ST ALOYSIUS COLLEGE
AS LEVEL PHILOSOPHY

Theodicy and Free Will in Augustine

I. Problem of Evil (Theodicy) and its Relation to the Problem of Free Will

A. Why is there evil if God is all powerful (omnipotent), all-knowing (omniscient), and just/benevolent? (Why do bad things happen to good people?) If God is all-powerful and omniscient and creates or permits evil, how can God be just? If God is just and all-knowing and evil exists, then does God have the power to prevent evil?

B. If God is omniscient and all powerful, how can humans have free will? If God knows that humans will sin, why does God permit it or as Creator allow the possibility of sin? If there is a series of causes that bring about our actions and God knows this series of causes, then does it make sense to say we actually choose to do anything at all? (free will problem)

C. The first two problems are connected because of omniscience.
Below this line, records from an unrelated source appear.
### config.mk
export PLATFORM = sky130hd
export DESIGN_NAME = m3inv_div_step
export DESIGN_NICKNAME = d
export VERILOG_FILES = /design/src/m3inv_div_step.sv
export SDC_FILE = /design/constraint.sdc
export NUM_CORES = 1
export LEC_CHECK = 0
export BUFFER_PORTS_ARGS = -buffer_cell sky130_fd_sc_hd__buf_2
export CAP_MARGIN = 30
export CORE_MARGIN = 1.5
export CORE_UTILIZATION = 25
export DETAILED_ROUTE_END_ITERATION = 8
export PLACE_DENSITY_LB_ADDON = 0.2
export REMOVE_ABC_BUFFERS = 1
export SLEW_MARGIN = 15
export SYNTH_ARGS = -nofsm -noshare
export SYNTH_HDL_FRONTEND = slang
export SYNTH_SLANG_ARGS = --single-unit
### constraint.sdc
create_clock -name clk -period 3.1 [get_ports clk]
set_input_delay 0.465 -clock clk [delete_from_list [all_inputs] [get_ports clk]]
set_output_delay 0.465 -clock clk [all_outputs]
set_load 0.03 [all_outputs]
### src/m3inv_div_step.sv
`timescale 1ns / 1ps
// One registered step of a restoring divider lane: shifts in one
// numerator bit and produces one quotient bit. No package dependencies.
module m3inv_div_step #(
	parameter int DMW = 97,
	parameter int EW  = 32
) (
	input  logic           clk,
	input  logic [DMW-1:0] rem_i,
	input  logic [EW-1:0]  nq_i,
	input  logic [DMW-1:0] dmag_i,
	output logic [DMW-1:0] rem_o,
	output logic [EW-1:0]  nq_o
);
	logic [DMW:0] trial;
	logic [DMW:0] diff;
	logic         ge;

	always_comb begin
		trial = {rem_i, nq_i[EW-1]};
		diff  = trial - {1'b0, dmag_i};
		ge    = (trial >= {1'b0, dmag_i});
	end

	// numerator bits leave at the top of nq, quotient bits enter at the bottom
	always_ff @(posedge clk) begin
		rem_o <= ge ? diff[DMW-1:0] : trial[DMW-1:0];
		nq_o  <= {nq_i[EW-2:0], ge};
	end
endmodule

==> results.toml <==
[layout]
fillers = 4271
finalNonFillerCells = 2642
fin_nets = 2422
drive_above_1_share_pct = 46.1
final_area_sq_um = 17300
syn2layout_area_growth_pct = 66.8
insertedDiodeCount = 0

[drt]
wire_per_inst_um = 17.0
wirelength_mm = 44.9
vias = 12497
drc_errors = 0
firstDrtPassIters = 5
vias_per_cell = 4.73
first_iter_violations = 590
ant_nets = 0

[synth]
async_flop_share_pct = 0
synth.cell_area_sq_um = 10400
synth_adder_area_share_pct = 11.9
synth_cells = 1385
postSynthAreaPerCell_sq_um = 7.50
synth.distinct_cells = 74
yosys_warnings = 0
yosys_most_used_dff = "dfxtp_1"
synth.most_common_cell = "a21oi_1"
synth_top_area_share_pct = 24.9
synth_top_family_by_area = "compound AO/OA/AOI/OAI gates"
ys_ff_latch = 129
yosys.area.top_type = "dfxtp_1"
synthSimpleGateAreaFrac_pct = 18.7
synthXorXnorAreaFrac_pct = 6.83
synth-edff-count = 0
synthMuxAreaShare_pct = 0.867
synth_compound_area_share_pct = 28.4
seq_area_frac_synth_pct = 24.9
synthTopCellsByArea = "dfxtp_1, ha_1, a21oi_1"
netlist_top_cells_count = "a21oi_1, inv_1, nor2_1, dfxtp_1, nand2_1"

[power_and_ir_drop]
ir_worst_vdd_mv = 0.324
finalPower_mw = 7.97
power.leakage_nw = 8.55
p_comb_share_pct = 48.2
p_sw_mw = 3.17
switching_share_pct = 39.7
p_per_area_nw_per_um2 = 460
p_int_mw = 4.80
clockPowerShare_pct = 26.2
seqPwrFrac_pct = 25.6

[setup_path]
max_stage_delay_ns = 0.51
startpoint_type = "input port"
crit_family = "compound AO/OA/AOI/OAI gates"
path_buf_inv = 6
path_common_cell = "buf_6"
cp-end-kind = "flip-flop"
path_cells = "buf_6 -> inv_4 -> ha_4 -> buf_6 -> nand2_2 -> o211a_1 -> o221a_1 -> o211ai_2 -> nand4b_1 -> a2111o_1 -> a21oi_2 -> nor3_4 -> buf_6 -> clkinv_8 -> clkbuf_16 -> mux2_2"
critPathSlowestCell = "a2111o_1"
crit_arrival_ns = 3.47
cp_max_fo = 5
crit_required_ns = 3.47
worstSetupPathType = "in -> reg"

[run_status]
violations = "setup timing"
outcome = "finished, violations left"

[cts]
cts_inserted_buffers = 17
htreeDepth = 4
clock_path_buffers = 2
clk_pin_slew_worst_paths_ns = 0.06
cts-root-buf = "clkbuf_16"
cts_tree = "done"
clock_sinks = 129

[place]
placed_area_sq_um = 15300
hpwlAfterDp_mm = 36.2
place.gp.congestion = 0.900
dp.cells = 2573
numPortBuffers = 355

[grt]
grt_start_max_net_pins = 22
grt.overflow.total = 0
grt_pass1_wl_mm = 64.4
antenna_found_initial = 0
grt_pass1_vias = 11917
track_usage_pct = 19.8

[floorplanning]
ios = 356
die_w_um = 207
die_area_sq_um = 42800
row_count = 74
start_util_pct = 25.4
die_h_um = 207
coreArea_sq_um = 40900

[timing]
maxSlewViolCount = 0
timing.slew.headroom_pct = 69.2
rsz0062_at_grt = "yes"
finalSetupViolations = 2
clock.fmax_ghz = 0.322
layout_setup_ws_ns = -0.00687
hold_slack_ns = 0.0845
tightest_slew_ns = 0.458
finalCritPeriodShare_pct = 100
setup_tns_ns = -0.00976
hold_viol_final = 0
period_needed_ns = 3.11

[job]
cap_violations = 0

[hold_path]
hp-class = "in -> reg"
## routing by layer
| metal | vias up | routed length (um) | share of wire [%] | track usage [%] |
|---|---|---|---|---|
| li1 | 6305 | - | - | - |
| met1 | 5838 | 21100 | 47 | 26.5 |
| met2 | 309 | 20700 | 46 | 31.8 |
| met3 | 45 | 2110 | 4.7 | 3.44 |
| met4 | 0 | 932 | 2.1 | 6.65 |
| met5 | - | 0 | 0 | 0 |
## power by group through the flow
| stage | sequential (mW) | combinational, mW | clock [mW] |
|---|---|---|---|
| floorplan | 2.67 | 1.34 | 0 |
| global placement | 2.08 | 3.47 | 0 |
| detailed placement | 2.08 | 3.47 | 0 |
| CTS | 2.05 | 3.54 | 2.17 |
| global route | 2.07 | 4.15 | 2.22 |
| finish | 2.04 | 3.84 | 2.09 |
## final cells by class
cell class	instances	area, sq um	share of cell area, %
Multi-Input combinational cell	1055	7710	44.5
Timing Repair Buffer	760	5260	30.3
Sequential cell	129	2580	14.9
Tap cell	532	666	3.84
Inverter	133	512	2.95
Clock buffer	18	429	2.48
Clock inverter	14	156	0.903
Timing Repair inverter	1	16.3	0.0939
## cells by family (layout without fill, tap and decap cells)
family	after synthesis	after routing
AO/OA/AOI/OAI	458	458
AND/OR/NAND/NOR	410	410
buffers and inverters	201	926
flip-flops	129	129
adder cells (fa/ha/maj)	98	98
XOR/XNOR	81	81
multiplexers	8	8
## timing repair
action | 4_1_cts | 5_1_grt
setup endpoints to repair | 88 | 97
pin swaps | 9 | 19
hold buffers | 0 | 0
gates resized for setup | 39 | 211
cloned | 0 | 13
setup buffers | 7 | 18
hold endpoints to repair | 0 | 0
## sequential cells by signal, indices dropped and copies added (netlist names)
| name | count |
|---|---|
| rem_o | 97 |
| nq_o | 32 |
## path summary, 6_finish.rpt
kind  slack [ns]         to  depth (start not counted)       from
min         0.08    nq_o[7]                          1    nq_i[6]
max       -0.007  rem_o[38]                         16  dmag_i[9]
## cell usage in the layout, fill, tap and decap left out, drive strengths merged, types with 5 or more instances in the layout
master  netlist  routed
ha           97      97
a21o         54      54
o21bai       22      22
clkbuf       39      27
nor3b         6       6
inv         133     136
clkinv        0       6
nand4        39      39
a21boi        5       5
xor2         35      35
nor2        132     132
or3           6       6
a221oi        6       6
nand2       117     117
and3          8       8
xnor2        46      46
nor3         26      26
o211ai        6       6
o211a         5       5
buf          29     751
a211oi       14      14
a31oi        13      13
o21ai        80      80
nand3        21      21
a21oi       194     194
o21a         13      13
nand2b       14      14
dfxtp       129     129
nor4          6       6
or4           5       5
mux2          8       8
nor2b         9       9
o221ai        6       6
o31ai        10      10
and2         10      10
## per-stage QoR
stage	util (%)	worst slack [ns]
global route	42.3	-0.111
global placement	37.3	-0.725
CTS	39.3	-0.0404
floorplan	-	-1.04
detailed placement	37.3	-0.763
finish	42.3	-0.00687
Note: power is estimated with default switching activity, not from simulation.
If God knows that humans will sin, why does God permit it or as Creator allow the possibility of sin?

II. Augustine's Solutions

A. God did not create evil. Human beings were created good. Evil is the absence of good. Evil is disordered/misdirected love. Original sin is misdirected love. Humans made what was good evil by turning contingent things into the supreme good - wanted to be God. Sin = pride. Will to love is misdirected - disordered. Human freedom (given as a gift by God) makes humans responsible for evil in the world. God bestows powers, but not wicked wills.

B. Because God had foreknowledge, he knew that man's will would be misdirected and that evil would thereby occur; but he also knew that through his grace good could be brought from evil. God comprehends all time. Thus the evil in each human present is redeemed.

C. Augustine says, "we assert both that God knows all things before they come to pass, and that we do by our free will whatsoever we know and feel to be done by us only because we will it." He embraces both God’s prescience and free will.

There are certain necessities such as human death that are not under our control, but "it is manifest that our wills by which we live uprightly or wickedly are not under such a necessity."

God can know all things without undermining free-will, because the free wills themselves are causes. God knows about these causes. God's knowledge of a thing gives it a "being" - existence and its nature. God's knowledge of human free will means it exists and makes it free - God knows it as free not determined. Freedom does not mean uncaused, but means self-caused. God knows that people will sin, not that they will be forced to sin.  “For our wills themselves are included in that order of causes which is certain to God, and is embraced by His foreknowledge, for human wills are also causes of human actions; and He who foreknew all the causes of things would certainly among those causes not have been ignorant of our will.”

"For a man does not therefore sin because God foreknew that he would sin. Nay, it cannot be doubted but that it is the man himself who sins when he does sin, because He, whose foreknowledge is infallible, foreknew not that fate, or fortune, or something else would sin, but that the man himself would sin, who, if he wills not, sins not. But if he shall not will to sin, even this did God foreknow.”